→ **Exercise aim**:
In the records below, find the line that contains "3x1->1 const B ; 2" and the line that contains "-- Hierarchy". Set down exactly those lines and every line between them, and nothing more.

Stored data
*** Block opens ***

==> config.mk <==
export PLATFORM = sky130hd
export DESIGN_NAME = pht_update_scheduler_flat
export DESIGN_NICKNAME = d
export VERILOG_FILES = /design/src/rtl/pht_update_scheduler_pkg.sv /design/src/rtl/pht_update_scheduler_if.sv /design/src/rtl/pht_update_queue.sv /design/src/rtl/pht_update_scheduler.sv /design/src/flat_wrapper.sv
export SDC_FILE = /design/constraint.sdc
export NUM_CORES = 1
export LEC_CHECK = 0
export CAP_MARGIN = 20
export CORE_AREA = 2 2 87 89
export CTS_CLUSTER_DIAMETER = 60
export DETAILED_ROUTE_END_ITERATION = 7
export DIE_AREA = 0 0 89 91
export GPL_TIMING_DRIVEN = 0
export HOLD_SLACK_MARGIN = 0.05
export PLACE_DENSITY = 0.83
export SYNTH_ARGS = -nofsm -noshare
export SYNTH_HDL_FRONTEND = slang
export SYNTH_SLANG_ARGS = --single-unit
==> constraint.sdc <==
create_clock -name clk -period 4.5 [get_ports clk]
set_input_delay 0.45 -clock clk [delete_from_list [all_inputs] [get_ports clk]]
set_output_delay 0.45 -clock clk [all_outputs]
set_load 0.05 [all_outputs]
==> src/rtl/pht_update_scheduler_pkg.sv <==
// Shared PHT types, sizing constants and the saturating counter step used by
// the update scheduler and the predictors.
package pht_update_scheduler_pkg;

  localparam int unsigned PHT_ENTRY_NUM   = 2048;
  localparam int unsigned PHT_INDEX_WIDTH = 11;
  localparam int unsigned PHT_CNT_WIDTH   = 2;
  localparam int unsigned COMMIT_WIDTH    = 2;
  localparam int unsigned QUEUE_DEPTH     = 4;
  localparam int unsigned QUEUE_PTR_WIDTH = $clog2(QUEUE_DEPTH);
  localparam int unsigned QUEUE_CNT_WIDTH = $clog2(QUEUE_DEPTH + 1);

  typedef logic [PHT_INDEX_WIDTH-1:0] pht_index_t;
  typedef logic [PHT_CNT_WIDTH-1:0]   pht_cnt_t;

  // Weakly-not-taken value written by the initialisation sweep.
  localparam pht_cnt_t PHT_INIT_VALUE = 2'b01;

  typedef struct packed {
    pht_index_t index;
    pht_cnt_t   cnt;
  } pht_update_entry_t;

  typedef enum logic {
    ST_INIT = 1'b0,
    ST_RUN  = 1'b1
  } sched_state_t;

  // One saturating step of a 2-bit counter in the resolved direction.
  function automatic pht_cnt_t pht_sat_step(input pht_cnt_t cnt, input logic taken);
    pht_cnt_t res;
    if (taken) res = (cnt == 2'd3) ? 2'd3 : cnt + 2'd1;
    else       res = (cnt == 2'd0) ? 2'd0 : cnt - 2'd1;
    return res;
  endfunction

endpackage

==> src/rtl/pht_update_scheduler_if.sv <==
// Commit-side update bus plus PHT write port of the update scheduler.
//   upd_valid/upd_index/upd_taken/upd_old_cnt : per-lane update requests
//   upd_ready_c : whole commit group accepted this cycle
//   pht_we_c/pht_waddr_c/pht_wdata_c : PHT write port
//   init_busy_c : initialisation sweep in progress
// master = commit source / PHT consumer, slave = scheduler.
interface pht_update_scheduler_if;
  import pht_update_scheduler_pkg::*;

  logic [COMMIT_WIDTH-1:0]              upd_valid;
  pht_index_t [COMMIT_WIDTH-1:0]        upd_index;
  logic [COMMIT_WIDTH-1:0]              upd_taken;
  pht_cnt_t [COMMIT_WIDTH-1:0]          upd_old_cnt;
  logic                                 upd_ready_c;
  logic                                 pht_we_c;
  pht_index_t                           pht_waddr_c;
  pht_cnt_t                             pht_wdata_c;
  logic                                 init_busy_c;

  modport master (
    output upd_valid, upd_index, upd_taken, upd_old_cnt,
    input  upd_ready_c, pht_we_c, pht_waddr_c, pht_wdata_c, init_busy_c
  );

  modport slave (
    input  upd_valid, upd_index, upd_taken, upd_old_cnt,
    output upd_ready_c, pht_we_c, pht_waddr_c, pht_wdata_c, init_busy_c
  );

endinterface

==> src/rtl/pht_update_queue.sv <==
// Multi-push, single-pop circular buffer of pending PHT updates.
//   clk, rst (async, active-low)
//   push_valid/push_entry : lanes to enqueue, lane 0 first, invalid lanes leave no gap
//   push_taken            : lane direction, only with RSD_PHT_UPDATE_MERGE_EN
//   pop                   : drop head entry at this edge
//   head_entry_c, count   : oldest entry and occupancy
// With RSD_PHT_UPDATE_MERGE_EN defined, a lane whose index already sits in a
// non-head slot folds into that slot instead of allocating a new one.
module pht_update_queue
  import pht_update_scheduler_pkg::*;
(
  input  logic                                 clk,
  input  logic                                 rst,
  input  logic [COMMIT_WIDTH-1:0]              push_valid,
  input  pht_update_entry_t [COMMIT_WIDTH-1:0] push_entry,
`ifdef RSD_PHT_UPDATE_MERGE_EN
  input  logic [COMMIT_WIDTH-1:0]              push_taken,
`endif
  input  logic                                 pop,
  output pht_update_entry_t                    head_entry_c,
  output logic [QUEUE_CNT_WIDTH-1:0]           count
);

  pht_update_entry_t            mem_q [QUEUE_DEPTH];
  pht_update_entry_t            mem_d [QUEUE_DEPTH];
  logic [QUEUE_PTR_WIDTH-1:0]   head_q, head_d;
  logic [QUEUE_PTR_WIDTH-1:0]   tail_q, tail_d;
  logic [QUEUE_CNT_WIDTH-1:0]   count_q, count_d;
  logic [QUEUE_CNT_WIDTH-1:0]   alloc;
`ifdef RSD_PHT_UPDATE_MERGE_EN
  logic                         merged;
  logic [QUEUE_PTR_WIDTH-1:0]   slot;
  logic [QUEUE_CNT_WIDTH-1:0]   occ;
`endif

  // Enqueue lanes in order; the head slot is never a merge target while it is
  // being popped, but a slot allocated this cycle into an empty queue is.
  always_comb begin
    mem_d = mem_q;
    alloc = '0;
`ifdef RSD_PHT_UPDATE_MERGE_EN
    merged = 1'b0;
    slot   = '0;
    occ    = '0;
`endif
    for (int i = 0; i < int'(COMMIT_WIDTH); i++) begin
      if (push_valid[i]) begin
`ifdef RSD_PHT_UPDATE_MERGE_EN
        merged = 1'b0;
        occ    = count_q + alloc;
        for (int k = 0; k < int'(QUEUE_DEPTH); k++) begin
          slot = head_q + QUEUE_PTR_WIDTH'(k);
          if (!merged && (QUEUE_CNT_WIDTH'(k) < occ) && !(k == 0 && count_q != '0) &&
              (mem_d[slot].index == push_entry[i].index)) begin
            mem_d[slot].cnt = pht_sat_step(mem_d[slot].cnt, push_taken[i]);
            merged = 1'b1;
          end
        end
        if (!merged) begin
          mem_d[tail_q + QUEUE_PTR_WIDTH'(alloc)] = push_entry[i];
          alloc = alloc + QUEUE_CNT_WIDTH'(1);
        end
`else
        mem_d[tail_q + QUEUE_PTR_WIDTH'(alloc)] = push_entry[i];
        alloc = alloc + QUEUE_CNT_WIDTH'(1);
`endif
      end
    end
    head_d  = head_q + QUEUE_PTR_WIDTH'(pop);
    tail_d  = tail_q + QUEUE_PTR_WIDTH'(alloc);
    count_d = count_q + alloc - QUEUE_CNT_WIDTH'(pop);
  end

  // Pointer, occupancy and storage registers.
  always_ff @(posedge clk or negedge rst) begin
    if (!rst) begin
      head_q  <= '0;
      tail_q  <= '0;
      count_q <= '0;
      for (int j = 0; j < int'(QUEUE_DEPTH); j++) mem_q[j] <= '0;
    end else begin
      head_q  <= head_d;
      tail_q  <= tail_d;
      count_q <= count_d;
      for (int j = 0; j < int'(QUEUE_DEPTH); j++) mem_q[j] <= mem_d[j];
    end
  end

  assign head_entry_c = mem_q[head_q];
  assign count        = count_q;

endmodule

==> src/rtl/pht_update_scheduler.sv <==
// Owns the PHT write port: runs a full-table init sweep after reset, then
// buffers commit-stage counter updates and drains them one per cycle.
//   clk, rst (async, active-low)
//   bus (slave) : update lanes in, upd_ready_c / PHT write port / init_busy_c out
//   PHT_ENTRIES : table size swept at init (power of two, <= PHT_ENTRY_NUM)
// Optional RSD_PHT_UPDATE_MERGE_EN folds repeated in-flight indices in the queue.
module pht_update_scheduler
  import pht_update_scheduler_pkg::*;
#(
  parameter int unsigned PHT_ENTRIES = PHT_ENTRY_NUM
)
(
  input  logic                   clk,
  input  logic                   rst,
  pht_update_scheduler_if.slave  bus
);

  localparam pht_index_t SWEEP_LAST = PHT_INDEX_WIDTH'(PHT_ENTRIES - 1);
  localparam logic [QUEUE_CNT_WIDTH-1:0] READY_MAX_CNT =
    QUEUE_CNT_WIDTH'(QUEUE_DEPTH - COMMIT_WIDTH);

  sched_state_t                         state_q, state_d;
  pht_index_t                           sweep_q, sweep_d;
  logic [QUEUE_CNT_WIDTH-1:0]           q_count;
  pht_update_entry_t                    q_head_c;
  logic [COMMIT_WIDTH-1:0]              push_valid_c;
  pht_update_entry_t [COMMIT_WIDTH-1:0] push_entry_c;
  logic                                 pop_c;
  logic                                 ready_c;

  // State and sweep index registers.
  always_ff @(posedge clk or negedge rst) begin
    if (!rst) begin
      state_q <= ST_INIT;
      sweep_q <= '0;
    end else begin
      state_q <= state_d;
      sweep_q <= sweep_d;
    end
  end

  // Next state, sweep stepping and PHT write-port muxing.
  always_comb begin
    state_d         = state_q;
    sweep_d         = sweep_q;
    ready_c         = 1'b0;
    push_valid_c    = '0;
    pop_c           = 1'b0;
    bus.pht_we_c    = 1'b0;
    bus.pht_waddr_c = '0;
    bus.pht_wdata_c = '0;
    bus.init_busy_c = 1'b0;
    case (state_q)
      ST_INIT: begin
        bus.init_busy_c = 1'b1;
        bus.pht_we_c    = 1'b1;
        bus.pht_waddr_c = sweep_q;
        bus.pht_wdata_c = PHT_INIT_VALUE;
        sweep_d         = sweep_q + PHT_INDEX_WIDTH'(1);
        if (sweep_q == SWEEP_LAST) begin
          state_d = ST_RUN;
          sweep_d = '0;
        end
      end
      ST_RUN: begin
        // Conservative: a same-cycle pop is not credited.
        ready_c      = (q_count <= READY_MAX_CNT);
        push_valid_c = bus.upd_valid & {COMMIT_WIDTH{ready_c}};
        if (q_count != '0) begin
          bus.pht_we_c    = 1'b1;
          bus.pht_waddr_c = q_head_c.index;
          bus.pht_wdata_c = q_head_c.cnt;
          pop_c           = 1'b1;
        end
      end
    endcase
  end

  assign bus.upd_ready_c = ready_c;

  // New counter value is resolved at enqueue time.
  always_comb begin
    push_entry_c = '0;
    for (int i = 0; i < int'(COMMIT_WIDTH); i++) begin
      push_entry_c[i].index = bus.upd_index[i];
      push_entry_c[i].cnt   = pht_sat_step(bus.upd_old_cnt[i], bus.upd_taken[i]);
    end
  end

  pht_update_queue u_queue (
    .clk          (clk),
    .rst          (rst),
    .push_valid   (push_valid_c),
    .push_entry   (push_entry_c),
`ifdef RSD_PHT_UPDATE_MERGE_EN
    .push_taken   (bus.upd_taken),
`endif
    .pop          (pop_c),
    .head_entry_c (q_head_c),
    .count        (q_count)
  );

endmodule

==> src/flat_wrapper.sv <==
// flat-port wrapper written by rule: the top's interface ports become plain ports
module pht_update_scheduler_flat import pht_update_scheduler_pkg::*;
#(
  parameter int unsigned PHT_ENTRIES = PHT_ENTRY_NUM
)
  (clk, rst, bus_upd_valid, bus_upd_index, bus_upd_taken, bus_upd_old_cnt, bus_upd_ready_c, bus_pht_we_c, bus_pht_waddr_c, bus_pht_wdata_c, bus_init_busy_c);
  pht_update_scheduler_if bus_i ();
  input  logic clk;
  input  logic rst;
  input wire logic [$bits(bus_i.upd_valid)-1:0] bus_upd_valid;
  input wire logic [$bits(bus_i.upd_index)-1:0] bus_upd_index;
  input wire logic [$bits(bus_i.upd_taken)-1:0] bus_upd_taken;
  input wire logic [$bits(bus_i.upd_old_cnt)-1:0] bus_upd_old_cnt;
  output wire logic [$bits(bus_i.upd_ready_c)-1:0] bus_upd_ready_c;
  output wire logic [$bits(bus_i.pht_we_c)-1:0] bus_pht_we_c;
  output wire logic [$bits(bus_i.pht_waddr_c)-1:0] bus_pht_waddr_c;
  output wire logic [$bits(bus_i.pht_wdata_c)-1:0] bus_pht_wdata_c;
  output wire logic [$bits(bus_i.init_busy_c)-1:0] bus_init_busy_c;
  assign bus_i.upd_valid = bus_upd_valid;
  assign bus_i.upd_index = bus_upd_index;
  assign bus_i.upd_taken = bus_upd_taken;
  assign bus_i.upd_old_cnt = bus_upd_old_cnt;
  assign bus_upd_ready_c = bus_i.upd_ready_c;
  assign bus_pht_we_c = bus_i.pht_we_c;
  assign bus_pht_waddr_c = bus_i.pht_waddr_c;
  assign bus_pht_wdata_c = bus_i.pht_wdata_c;
  assign bus_init_busy_c = bus_i.init_busy_c;
  pht_update_scheduler #(.PHT_ENTRIES(PHT_ENTRIES)) u_core (.clk(clk), .rst(rst), .bus(bus_i));
endmodule
-- Word level (Yosys, flattened, before mapping)
Index checks and enable logic that the tools add are counted.
- register bits after elaboration: 71
- logic and storage cells: 75
- output and inout bits: 16
- bits of input ports: 32
- magnitude comparators: 6
- $add $sub $neg: 11
- bitwise operators: 5
- eq/ne operators: 3
- reductions and logical operators: 5
- muxes and demuxes: 32
- operators with widths (kind ; count):
    $bwmux 52 ; 2
    $mux 52 ; 2
    $demux 13 s2 ; 2
    $mux 13 ; 4
    $bmux 13 s2 ; 1
    $mux 11 ; 2
    $pmux 11 s2 ; 1
    $mux 2 ; 8
    $add 11x1->11 const B ; 1
    $eq 11x11->1 const B ; 1
    $ge 3x3->1 const B ; 3
    $not 2->3 ; 3
    $mux 1 ; 7
    $lt 3x1->1 const B ; 2
    $add 2x1->2 const B ; 2
    $add 2x2->2 ; 2
    $eq 2x2->1 const B ; 2
    $logic_not 2->1 ; 2
    $pmux 2 s2 ; 1
    $sub 2x1->2 const B ; 2
    $add 3x1->3 const B ; 1
    $add 3x3->3 ; 1
    $le 3x2->1 const B ; 1
    $mux 3 ; 1
    other kinds (7) ; 8

-- Longest topological paths before layout
Gate-level depths: netlist (run 1).
- depth in word-level cells: 12
- gate-level depth with buffers: 11
- mapped depth without buffers: 11

-- Hierarchy
Synthesis (run 1) repeated with hierarchy kept, for this count alone.
- cell total of the unflattened synthesis: 431
- area, all modules: 4036.4 um^2
- by module, submodules not included (module ; area an instance (um^2) ; instances ; cells each ; seq. area each (um^2)):
    pht_update_queue ; 3201.8 ; 1 ; 340 ; 1476.4
    pht_update_scheduler ; 834.6 ; 1 ; 91 ; 300.3

-- Worst setup path before layout (run 1)
Ideal clock, no wire load.
- path kind: register -> register
- from: reg u_core.state_q
- to: reg u_core.u_queue.count_q[2], in the netlist u_core.u_queue.count[2]
- setup time: 0.080 ns
- slack: 2.132 ns
- cell stages (with the launch flop): 11
- data arrival time: 2.288 ns
- path through: dfrtp_1 -> and2b_4 -> and3_2 -> ha_1 -> inv_1 -> ha_1 -> inv_1 -> ha_1 -> fa_1 -> xnor2_1 -> xnor2_1
- longest elaborated chain between the ends: 6
- RTL lines (element ; line ; text):
    start, declared ; pht_update_scheduler.sv:22 ; sched_state_t state_q, state_d;
    start signal, assigned ; pht_update_scheduler.sv:37 ; state_q <= state_d;
    $mux 2 ; pht_update_scheduler.sv:53 ; case (state_q)
    $mux 1 ; pht_update_queue.sv:47 ; if (push_valid[i]) begin
    $add 3x1->3 ; pht_update_queue.sv:65 ; alloc = alloc + QUEUE_CNT_WIDTH'(1);
    $mux 3 ; pht_update_queue.sv:47 ;
    $add 3x3->3 ; pht_update_queue.sv:71 ; count_d = count_q + alloc - QUEUE_CNT_WIDTH'(pop);
    $sub 3x1->3 (*) ; pht_update_queue.sv:71 ;
    net u_core.u_queue.count_d[2] ; pht_update_queue.sv:28 ; logic [QUEUE_CNT_WIDTH-1:0] count_q, count_d;
    end signal, assigned ; pht_update_queue.sv:84 ; count_q <= count_d;
    end, declared ; pht_update_queue.sv:28 ;
The timed path passes the listed nets; every way through them passes the cells marked *.
A chain may end at the register's enable or synchronous reset.

-- Final worst setup path (run 1)
- from: reg u_core.u_queue.head_q[1]
- to: out bus_pht_waddr_c[5]
- longest elaborated chain between the ends: 6
- RTL lines (element ; line ; text):
    start, declared ; pht_update_queue.sv:26 ; logic [QUEUE_PTR_WIDTH-1:0] head_q, head_d;
    start signal, assigned ; pht_update_queue.sv:77 ; head_q <= '0;
    start signal, assigned ; pht_update_queue.sv:82 ; head_q <= head_d;
    $not 2->3 (implied by the code) ; pht_update_queue.sv:89 ; assign head_entry_c = mem_q[head_q];
    $bmux 13 s2 ; pht_update_queue.sv:89 ;
    $mux 13 (implied by the code) (2 in a row) ; pht_update_queue.sv:89 ;
    $mux 11 ; pht_update_scheduler.sv:69 ; if (q_count != '0) begin
    $pmux 11 s2 ; pht_update_scheduler.sv:53 ;
    end, declared ; flat_wrapper.sv:16 ; output wire logic [$bits(bus_i.pht_waddr_c)-1:0] bus_pht_waddr_c;
No other way between the ends. The select of a mux whose other input is x is not followed.

==> results of run 1 <==
## metrics by stage
step | instance area (um^2) | hold slack, ns | util [%]
2_1_floorplan | 4190 | 0.154 | -
3_3_place_gp | 4780 | 0.479 | 67.0
3_5_place_dp | 4810 | 0.488 | 67.4
4_1_cts | 5030 | 0.114 | 70.4
5_1_grt | 5030 | 0.126 | 70.4
6_report | 5030 | 0.101 | 70.4
## power by group through the flow
stage | registers [uW] | clock network [uW] | logic, uW
3_5_place_dp | 650 | 0 | 61.2
3_3_place_gp | 650 | 0 | 57.6
5_1_grt | 637 | 601 | 66.4
2_1_floorplan | 650 | 0 | 7.27
4_1_cts | 638 | 575 | 61.2
6_report | 638 | 568 | 60.3
## layer usage
layer | wire [um] | vias to the layer above
met2 | 4230 | 49
met1 | 3980 | 1327
met4 | 104 | 0
met3 | 238 | 7
met5 | 0 | -
li1 | - | 1257
## cell type report
cell class	count	area [um^2]
tap	99	124
multi-input combinational	212	2260
timing repair buffer	48	495
inverter	13	50.0
buffer	14	100
sequential	71	1780
clock inverter	5	81.3
clock buffer	10	138
fill	513	2110
## flip-flops by register name, summed over array words and instances, names as in the netlist
name / flops
u_core.u_queue.count: 3
u_core.state_q: 1
u_core.u_queue.head_q: 2
u_core.sweep_q: 11
u_core.u_queue.mem_q: 52
u_core.u_queue.tail_q: 2
## worst paths after layout
| path | start | to | slack, ns |
|---|---|---|---|
| max reg2reg | u_core.u_queue.count[0]$_DFF_PN0_ | u_core.u_queue.count[2]$_DFF_PN0_ | 1.88 |
| min in group clk | u_core.u_queue.count[2]$_DFF_PN0_ | u_core.u_queue.count[2]$_DFF_PN0_ | 0.51 |
| max in group asynchronous | rst | u_core.u_queue.mem_q[14]$_DFF_PN0_ | 4.10 |
| min reg2reg | u_core.u_queue.count[2]$_DFF_PN0_ | u_core.u_queue.count[2]$_DFF_PN0_ | 0.51 |
| max | u_core.u_queue.head_q[1]$_DFF_PN0_ | bus_pht_waddr_c[5] | 1.26 |
| min | rst | u_core.u_queue.mem_q[3]$_DFF_PN0_ | 0.10 |
## cell usage in the layout, fill, tap and decap left out, drive strengths merged, types with 2 or more instances in the layout
cell type	netlist	layout
mux2	88	88
dfrtp	71	71
clkdlybuf4s50	0	46
mux2i	16	16
clkbuf	4	14
mux4	13	13
inv	12	13
nand2	13	13
buf	10	12
a22o	11	11
xnor2	10	10
ha	8	8
nor3	6	6
nand3	6	6
o21ai	5	5
nor2	5	5
nand4	5	5
xor2	4	4
maj3	2	2
clkinv	1	2
nor4	2	2
a21oi	2	2
bufinv	0	2
and2b	2	2
nor2b	2	2
nand4b	2	2
and2	2	2
and3	2	2
## kinds of logic after synthesis
group	after synthesis	synth area share, %
mux	117	35.3
flops	71	42.4
simple gates	51	9.14
buf+inv	27	3.58
compound gates	19	3.32
xor+xnor	14	2.93
fa+ha+maj	11	3.35
## critical path, delay by kind of cell, from the launching register on
kind,cells,cell delay (ns)
flops,1,0.49
mux,1,0.44
buf+inv,2,1.28
compound gates,1,0.24
==> results.cfg, run 1 <==
[synthesis]
synthCells = 310
avgSynthCellArea_um2 = 13.5
yosys.area.top_type = dfrtp_1
synth_area_leaders = dfrtp_1 42%, mux2_2 21%, mux4_2 7.0%
synth_cell_types = 46
ys.flop_type = dfrtp_1
ys_seq_area_share_pct = 42.4
syn_area_um2 = 4190
ys.warnings.count = 0
yosysMostFrequentCell = mux2_2
ys_ff_latch = 71
synth_edf_count = 0
async_reset_ff_share_pct = 100
synth_top_area_share_pct = 42.4
synth_fp_nets = 351
netlist_top_cells_count = 78 x mux2_2, 71 x dfrtp_1, 16 x mux2i_1

[sta]
worst_pin_slew_ns = 0.689
period_share_pct = 72.1
fin_setup_tns_ns = 0
clock.fmax_mhz = 308
rsz0062_at_grt = no
hold_viol_final = 0
finalWorstPathRequiredPeriod_ns = 3.24
finClkSkew_ns = 0.00787
finalWorstSetupSlack_ns = 1.26
setup_viol = 0
slew_headroom_pct = 54.0
drv_slew = 0

[setup_path]
start_kind = flip-flop
arrival_ns = 2.79
max_stage_delay_ns = 0.71
crit_required_ns = 4.05
r2r_cells = 10
critPathCaptureType = output port
crit_chain = clkbuf_1 -> mux4_2 -> a22o_1 -> clkdlybuf4s50_1
worstSetupPathType = reg2out
slowest_stage = clkdlybuf4s50_1
critical_path.max_fanout = 10

[drt]
vias_per_cell = 5.59
wirelength_um = 8550
drtIter0Drc = 204
drtPass1Iterations = 4
wl_per_cell_um = 18.1
num_vias = 2640
drc = 0
ant_nets = 0

[clock_network]
cts-root-buf = clkbuf_8
cts-resized-gates = 0
cts_buffers = 9
clkSlewWorstSetupHoldPaths_ns = 0.08
htreeDepth = 3
clock-sinks = 71
cts_hold_buf = 0
cts_tree = yes
clk_latency_ns = 0.35
cts_setup_buffers = 0
cts_buffer_depth = 2

[global_route]
grtUsageMet3_pct = 4.36
grt_max_degree = 72
grt_pass1_vias = 2844
overflow = 0
antenna_found_initial = 0
grt.busiest_layer = met2
grt_util_met2_pct = 37.9
grt.total_usage_pct = 23.4
met1_usage_pct = 31.9
grt_pass1_wl_um = 14300

[job]
drv_cap = 0

[worst_hold_path]
hold_path_class = in2async

[layout]
final_cells = 472
syn2layout_area_growth_pct = 20.0
fin_nets = 410
drive_gt1_share_pct = 38.3
antenna_cells = 0

[place]
io_buffers = 47
place_ws_ns = 1.66
place_inst = 457
gp_congestion = 0.831
dp_hpwl_um = 6010

[floorplan]
io_pins = 48
die_h_um = 91
core_region_area_um2 = 7140
initial_core_util_pct = 58.7
dieArea_um2 = 8100
rows = 31
die_w_um = 89

[power]
power.density_nw_per_um2 = 252
p_sw_uw = 273
combPwrFrac_pct = 4.8
seqPwrFrac_pct = 50.3
finalPower_uw = 1270
peakVddDrop_mv = 0.132
swShare_pct = 21.6
power_frac_clock_pct = 44.9
internal-power_uw = 993
power_leakage_uw = 0.00243

[run_status]
status = finished clean
(Power assumes the default switching activity.)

*** Block closes ***

→ **Solution to this task**:
    $lt 3x1->1 const B ; 2
    $add 2x1->2 const B ; 2
    $add 2x2->2 ; 2
    $eq 2x2->1 const B ; 2
    $logic_not 2->1 ; 2
    $pmux 2 s2 ; 1
    $sub 2x1->2 const B ; 2
    $add 3x1->3 const B ; 1
    $add 3x3->3 ; 1
    $le 3x2->1 const B ; 1
    $mux 3 ; 1
    other kinds (7) ; 8

-- Longest topological paths before layout
Gate-level depths: netlist (run 1).
- depth in word-level cells: 12
- gate-level depth with buffers: 11
- mapped depth without buffers: 11

-- Hierarchy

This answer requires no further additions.